Ambient temperature, in °C, at the second operating condition. This value should be less than the value specified for the Nominal ambient temperature T1 (deg. C) parameter.

Dependencies

This parameter is enabled if, in the Parameters settings, you set Use a preset battery to no. For more information, see Use a preset battery.

Discharge parameters at T2

Maximum capacity (Ah) — Maximum amp-hour capacity
`4.8` (default) | positive scalar

Maximum battery capacity, in Ah, at the temperature specified for the Second ambient temperature parameter T2 (deg. C).

Dependencies

This parameter is visible if, in the Parameter settings, you set Type parameter to Lithium-Ion and select Simulate temperature effects. For more information, see Parameters, Type, and Simulate temperature effects.

This parameter is enabled if, in the Parameters settings, you set Use a preset battery to no. For more information, see Use a preset battery.

Initial discharge voltage (V) — Initial discharge voltage
`7.1` (default) | positive scalar

Discharge voltage at the second ambient temperature, in V, when the discharge current is first applied.

Dependencies

This parameter is enabled if, in the Parameters settings, you set Use a preset battery to no. For more information, see Use a preset battery.

Voltage at 90% maximum capacity (V) — 90% maximum capacity voltage
`5.655` (default) | positive scalar

Discharge voltage at the second ambient temperature when 90% of the maximum capacity is used, in V.

Dependencies

This parameter is enabled if, in the Parameters settings, you set Use a preset battery to no. For more information, see Use a preset battery.

Exponential zone [Voltage (V), Capacity (Ah)] — Exponential zone voltage and capacity
`[6.58 1]` (default) | positive vector

Discharge voltage, in V, and the capacity, in Ah, that correspond to the end of the exponential zone, at the second ambient temperature.

Dependencies

This parameter is enabled if, in the Parameters settings, you set Use a preset battery to no. For more information, see Use a preset battery.

Thermal response and Heat loss

Thermal resistance, cell-to-ambient (deg. C/W) — Thermal resistance
`0.6` (default) | positive scalar

Total thermal resistance, in °C/W, between the cell and ambient points of measurement. It is assumed the cell temperature is equivalent to the average internal temperature of the battery.

Dependencies

This parameter is enabled if, in the Parameters settings, you set Use a preset battery to no. For more information, see Use a preset battery.

Thermal time constant, cell-to-ambient (s) — Thermal time constant
`2000` (default) | positive scalar

Temperature response time constant, in s, between the cell and ambient points of measurement. You can obtain this value from the ambient temperature step response while the battery is in idle mode.

Dependencies

This parameter is enabled if, in the Parameters settings, you set Use a preset battery to no. For more information, see Use a preset battery.

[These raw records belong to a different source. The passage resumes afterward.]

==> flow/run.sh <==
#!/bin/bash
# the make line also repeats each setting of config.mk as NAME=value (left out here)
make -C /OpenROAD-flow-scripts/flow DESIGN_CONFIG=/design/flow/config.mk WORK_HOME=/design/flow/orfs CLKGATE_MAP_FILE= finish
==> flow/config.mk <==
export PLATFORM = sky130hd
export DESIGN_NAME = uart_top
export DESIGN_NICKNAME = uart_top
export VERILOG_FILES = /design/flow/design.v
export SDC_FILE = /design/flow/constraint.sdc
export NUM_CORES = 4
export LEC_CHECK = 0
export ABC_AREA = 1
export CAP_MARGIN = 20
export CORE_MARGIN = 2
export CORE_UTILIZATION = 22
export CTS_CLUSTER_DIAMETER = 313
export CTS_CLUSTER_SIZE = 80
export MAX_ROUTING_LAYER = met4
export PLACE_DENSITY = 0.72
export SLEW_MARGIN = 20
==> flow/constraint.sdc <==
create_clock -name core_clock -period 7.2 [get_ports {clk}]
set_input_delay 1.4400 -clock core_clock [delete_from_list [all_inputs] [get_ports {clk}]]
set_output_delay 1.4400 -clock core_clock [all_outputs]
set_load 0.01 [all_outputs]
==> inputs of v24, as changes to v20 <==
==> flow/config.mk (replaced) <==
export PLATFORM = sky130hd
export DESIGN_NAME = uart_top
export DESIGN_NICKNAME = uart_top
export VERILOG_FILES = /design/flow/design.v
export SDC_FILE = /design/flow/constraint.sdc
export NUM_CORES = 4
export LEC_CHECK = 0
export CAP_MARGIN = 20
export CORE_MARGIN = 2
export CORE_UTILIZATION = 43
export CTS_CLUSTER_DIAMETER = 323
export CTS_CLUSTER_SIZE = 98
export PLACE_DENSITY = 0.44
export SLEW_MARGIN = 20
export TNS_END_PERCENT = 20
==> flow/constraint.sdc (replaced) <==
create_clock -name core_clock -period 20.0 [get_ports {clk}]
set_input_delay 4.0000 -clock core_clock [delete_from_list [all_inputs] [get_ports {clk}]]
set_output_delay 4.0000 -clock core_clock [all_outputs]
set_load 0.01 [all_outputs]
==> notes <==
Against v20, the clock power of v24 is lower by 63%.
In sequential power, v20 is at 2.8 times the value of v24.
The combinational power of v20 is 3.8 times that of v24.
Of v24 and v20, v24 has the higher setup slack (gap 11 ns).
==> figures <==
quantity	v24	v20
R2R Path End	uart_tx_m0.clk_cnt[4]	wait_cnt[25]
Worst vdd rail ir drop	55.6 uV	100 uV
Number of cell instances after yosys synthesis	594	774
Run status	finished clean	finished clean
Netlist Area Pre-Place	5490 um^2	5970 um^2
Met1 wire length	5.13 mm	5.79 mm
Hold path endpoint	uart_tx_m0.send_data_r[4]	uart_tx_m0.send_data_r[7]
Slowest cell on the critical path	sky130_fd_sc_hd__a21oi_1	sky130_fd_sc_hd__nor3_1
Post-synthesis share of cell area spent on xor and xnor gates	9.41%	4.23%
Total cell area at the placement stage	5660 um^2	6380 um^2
== run 1 ==
==> flow/design.v <==
module matrix_mult
    (   input Clock,
        input reset,  
        input Enable,     
        input [71:0] A,
        input [71:0] B,
        output reg [71:0] C,
        output reg done      
    );
reg signed [7:0] matA [2:0][2:0];
reg signed [7:0] matB [2:0][2:0];
reg signed [7:0] matC [2:0][2:0];
integer i,j,k;   
reg first_cycle;     
reg end_of_mult;     
reg signed [15:0] temp;  
always @(posedge Clock or posedge reset)
begin
    if(reset == 1) begin     
        i = 0;
        j = 0;
        k = 0;
        temp = 0;
        first_cycle = 1;
        end_of_mult = 0;
        done = 0;
        for(i=0;i<=2;i=i+1) begin
            for(j=0;j<=2;j=j+1) begin
                matA[i][j] = 8'd0;
                matB[i][j] = 8'd0;
                matC[i][j] = 8'd0;
            end
        end
    end
    else begin   
        if(Enable == 1)      
            if(first_cycle == 1) begin      
                for(i=0;i<=2;i=i+1) begin
                    for(j=0;j<=2;j=j+1) begin
                        matA[i][j] = A[(i*3+j)*8+:8];
                        matB[i][j] = B[(i*3+j)*8+:8];
                        matC[i][j] = 8'd0;
                    end
                end
                first_cycle = 0;
                end_of_mult = 0;
                temp = 0;
                i = 0;
                j = 0;
                k = 0;
            end
            else if(end_of_mult == 0) begin      
                temp = matA[i][k]*matB[k][j];
                matC[i][j] = matC[i][j] + temp[7:0];     
                if(k == 2) begin
                    k = 0;
                    if(j == 2) begin
                        j = 0;
                        if (i == 2) begin
                            i = 0;
                            end_of_mult = 1;
                        end
                        else
                            i = i + 1;
                    end
                    else
                        j = j+1;
                end
                else
                    k = k+1;
            end
            else if(end_of_mult == 1) begin      
                for(i=0;i<=2;i=i+1) begin    
                    for(j=0;j<=2;j=j+1) begin     
                        C[(i*3+j)*8+:8] = matC[i][j];
                    end
                end
                done = 1;    
            end
    end
end
endmodule
module top(
    input clk,              
    input rst,              
    input cyc,              
    input stb,              
    input we,               
	input [3:0] wb_sel,     
    input [31:0] adr,       
    input [31:0] dat_mosi,  
    output reg [31:0] dat_miso,  
    output reg ack,             
    output reg err              
);
parameter A_OFFSET = 0;     
parameter B_OFFSET = 9;     
parameter C_OFFSET = 18;    
parameter MAT_SIZE = 9;     
parameter INT_WIDTH = 8;  
reg [71:0] A, B;
reg Enable;
reg reset_matrix;
wire [71:0] C;
wire done;
matrix_mult mm_inst(
    .Clock(clk),
    .reset(reset_matrix),
    .Enable(Enable),
    .A(A),
    .B(B),
    .C(C),
    .done(done)
);
always @(posedge clk or posedge rst) begin
    if (rst) begin
        dat_miso <= 32'b0;
        ack <= 0;
        err <= 0;
        reset_matrix <= 1;
        Enable <= 0;
        A <= 72'b0;
        B <= 72'b0;
    end else if (cyc && stb) begin
        ack <= 0;
        err <= 0;
        reset_matrix <= 0;
        if (we && wb_sel[0]) begin
            reset_matrix <= 1;
            if (adr < A_OFFSET+MAT_SIZE) begin
                A[((adr-A_OFFSET)*INT_WIDTH)+:INT_WIDTH] <= dat_mosi[7:0];
                ack <= 1;
            end else if (adr >=B_OFFSET && adr < B_OFFSET+MAT_SIZE) begin
                B[((adr-B_OFFSET)*INT_WIDTH)+:INT_WIDTH] <= dat_mosi[7:0];
                ack <= 1;
            end else begin
                err <= 1;
            end
        end else if (!we) begin
            if (adr >= C_OFFSET && adr < C_OFFSET+MAT_SIZE) begin
                Enable <= 1;
                if (done) begin
                    dat_miso[7:0] <= C[(adr-C_OFFSET)*INT_WIDTH+:INT_WIDTH];
                    ack <= 1;
                    Enable <= 0;
                end
            end else begin
                err <= 1;
            end
        end
    end else begin
        ack <= 0;
        err <= 0;
    end
end
endmodule
Settings: LEC_CHECK=0, ABC_AREA=0, CAP_MARGIN=40, CELL_PAD_IN_SITES_GLOBAL_PLACEMENT=3, CORE_ASPECT_RATIO=0.82, CORE_MARGIN=9, CORE_UTILIZATION=24, GPL_ROUTABILITY_DRIVEN=0, HOLD_SLACK_MARGIN=0.05, MAX_ROUTING_LAYER=met4, MIN_ROUTING_LAYER=met2, SETUP_SLACK_MARGIN=-0.29, SLEW_MARGIN=15, TNS_END_PERCENT=80; clock period 7.79 ns.
run.sh (not shown) runs the stock make flow with config.mk's settings and CLKGATE_MAP_FILE=.
Status run 1: flow complete, layout not clean - negative setup slack
## Diff of input files: run 2 against run 1
==> flow/config.mk <==
export PLATFORM = sky130hd
export DESIGN_NAME = top
export DESIGN_NICKNAME = top
export VERILOG_FILES = /design/flow/design.v
export SDC_FILE = /design/flow/constraint.sdc
export NUM_CORES = 4
export LEC_CHECK = 0
export CAP_MARGIN = 20
export CORE_MARGIN = 2
export CORE_UTILIZATION = 40
export SETUP_SLACK_MARGIN = 0.37
export SLEW_MARGIN = 20
==> flow/constraint.sdc <==
create_clock -name core_clock -period 9.06 [get_ports {clk}]
set_input_delay 1.8120 -clock core_clock [delete_from_list [all_inputs] [get_ports {clk}]]
set_output_delay 1.8120 -clock core_clock [all_outputs]
set_load 0.01 [all_outputs]
Findings:
Of run 1 and run 2, just one finished clean: run 2. [compare] base=run 1 new=run 2: number of well-tap cells placed lost 41%, time the worst path needs with I/O delays and setup rose 450 ps. The sequential share of layout area of run 2 exceeds that of run 1 by 3.2 points. [diff] full die area, run 2 relative to run 1: improvement. Power drawn by the combinational cells (run 2 over run 1): decrease, 31%. Between run 1 and run 2, the flow reports switching power summed over all nets decreasing by more than a quarter. On sequential cell area in the final layout, run 1 and run 2 are basically level. As of run 2, count of clock-buffer cells in the layout had fallen by a few percent compared to run 1.
Modified inputs, run 3 compared to run 2
diff --git a/flow/config.mk b/flow/config.mk
--- a/flow/config.mk
+++ b/flow/config.mk
@@ -9,4 +9,4 @@
 export CORE_MARGIN = 2
-export CORE_UTILIZATION = 40
-export SETUP_SLACK_MARGIN = 0.37
+export CORE_UTILIZATION = 58
+export SETUP_SLACK_MARGIN = -0.7
 export SLEW_MARGIN = 20
==> flow/constraint.sdc <==
create_clock -name core_clock -period 7.49 [get_ports {clk}]
set_input_delay 1.4980 -clock core_clock [delete_from_list [all_inputs] [get_ports {clk}]]
set_output_delay 1.4980 -clock core_clock [all_outputs]
set_load 0.01 [all_outputs]
### Flow results
- Final checks on run 3, whose flow otherwise completed, came back failing, citing negative setup slack.
- Sequential fraction of total cell area: run 3 vs run 2 down 0.41 points
- Worst setup slack after placement: run 3 and run 2 compared, lower one is run 3
- On via count, run 3 does worse than run 2.
- Worst setup path startpoint: mm_inst.k[0] -> run 3, mm_inst.k[1] -> run 2
- Looking at area of the die, run 3 sits 31% lower than run 2 does.
- Comparing the two runs side by side, run 3 comes out behind run 2 on worst hold margin.
- Between run 2 and run 3, the flow reports non-clock buffer instance count of the final layout increasing by more than half.
- When the final numbers for run 3 and run 2 were put side by side, the final area turned out to be smaller in run 2.
- Diff run 3 and run 2: wire length higher in run 2
- Diff run 2..run 3 | aoi/oai-family share of the synthesized area | unchanged
- Diff run 2 -> run 3 | switching power | up by more than 10%
- Looking at clock-buffer cell count, run 3 sits 8.1% lower than run 2 does.
What run 4 does differently from run 3 at the input level:
diff --git a/flow/config.mk b/flow/config.mk
--- a/flow/config.mk
+++ b/flow/config.mk
@@ -7,6 +7,7 @@
 export LEC_CHECK = 0
-export CAP_MARGIN = 20
+export CAP_MARGIN = 0
 export CORE_MARGIN = 2
-export CORE_UTILIZATION = 58
-export SETUP_SLACK_MARGIN = -0.7
+export CORE_UTILIZATION = 72
+export CTS_CLUSTER_DIAMETER = 380
+export PLACE_DENSITY_LB_ADDON = 0.0
 export SLEW_MARGIN = 20
==> flow/constraint.sdc <==
create_clock -name core_clock -period 7.0 [get_ports {clk}]
set_input_delay 1.4000 -clock core_clock [delete_from_list [all_inputs] [get_ports {clk}]]
set_output_delay 1.4000 -clock core_clock [all_outputs]
set_load 0.01 [all_outputs]
[summary]
What the final checks of run 4 revealed, after a flow that finished every stage, was a layout that fails on negative setup slack. Between run 3 and run 4, the switching power as a share of total power does not differ in any meaningful way. Cmp run 3 and run 4 / clock buffer count from CTS / higher: run 3. Run 4 does better than run 3 on core area. Delta (run 4 minus run 3): number of nets at the end of the flow up about 0.7%; final cell utilization of the core up 17 points; routed wire length up about 7%. Area of the die: run 3 and run 4 compared, higher one is run 3.
> inputs changed (run 4 -> run 5)
==> flow/config.mk <==
export PLATFORM = sky130hd
export DESIGN_NAME = top
export DESIGN_NICKNAME = top
export VERILOG_FILES = /design/flow/design.v
export SDC_FILE = /design/flow/constraint.sdc
export NUM_CORES = 4
export LEC_CHECK = 0
export CAP_MARGIN = 20
export CORE_MARGIN = 2
export CORE_UTILIZATION = 19
export SLEW_MARGIN = 20
==> flow/constraint.sdc <==
create_clock -name core_clock -period 9.06 [get_ports {clk}]
set_input_delay 1.8120 -clock core_clock [delete_from_list [all_inputs] [get_ports {clk}]]
set_output_delay 1.8120 -clock core_clock [all_outputs]
set_load 0.01 [all_outputs]
Run 5 finished every stage and its layout cleared the timing, design-rule and antenna checks. Against run 4 as the reference, run 5 delivers a higher register-to-register slack. The global routing usage on met2 of run 5 falls short of that of run 4 by 46 points. Of run 5 and run 4, it is run 5 that has the higher placed cell count. Of run 5 and run 4, the higher period utilization belongs to run 4. The wire length reported for run 5 is smaller than that of run 4 by 3.6 mm. Relative to run 4, the final estimated routing congestion in global placement measured on run 5 has decreased by a little under 10%. Via count for run 5 is lower than for run 4. Re switching share of power: run 5 and run 4 aren't equal, and the lower value belongs to run 5. Run 5 -> run 4: post-synthesis share of cell area spent on full adders, half adders and majority gates delta 0, exact match.
Power is estimated from default activity; no workload was simulated.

Heat loss difference [charge vs. discharge] (W) — Heat loss difference
`0` (default) | scalar

Power loss difference between charge and discharge, in W, when the battery is charged and discharged at the same C-rate and ambient temperature.

To determine the power loss difference ΔP, use this equation:

$Δ P = \frac{t_{c} (θ_{2} - θ_{1})}{R_{t h}}$

where θ₁ and θ₂ are the rates of change of the battery internal temperature (°C/s) during discharge and charge.

Dependencies

This parameter is visible only if, in the Parameter settings, the Type parameter is set to Lithium-Ion and the Simulate temperature effects check box is selected. For more information, see Parameters, Type, and Simulate temperature effects.

This parameter is enabled only if, in the Parameters settings, the Use a preset battery parameter is set to no. For more information, see Use a preset battery.

Aging

The Aging settings visible if, in the Parameters settings, you set the Type parameter to Lithium-Ion and select Simulate aging effects. For more information, see Type and Simulate aging effects.

Initial battery age (Equivalent full cycles) — Initial battery age
`0` (default) | nonnegative scalar

Battery age or equivalent full cycles at the beginning of the simulation. A full cycle is defined as a complete discharge and charge to 100% DOD and 100% SOC at a nominal ambient temperature and nominal discharge and charge current. Default is 0.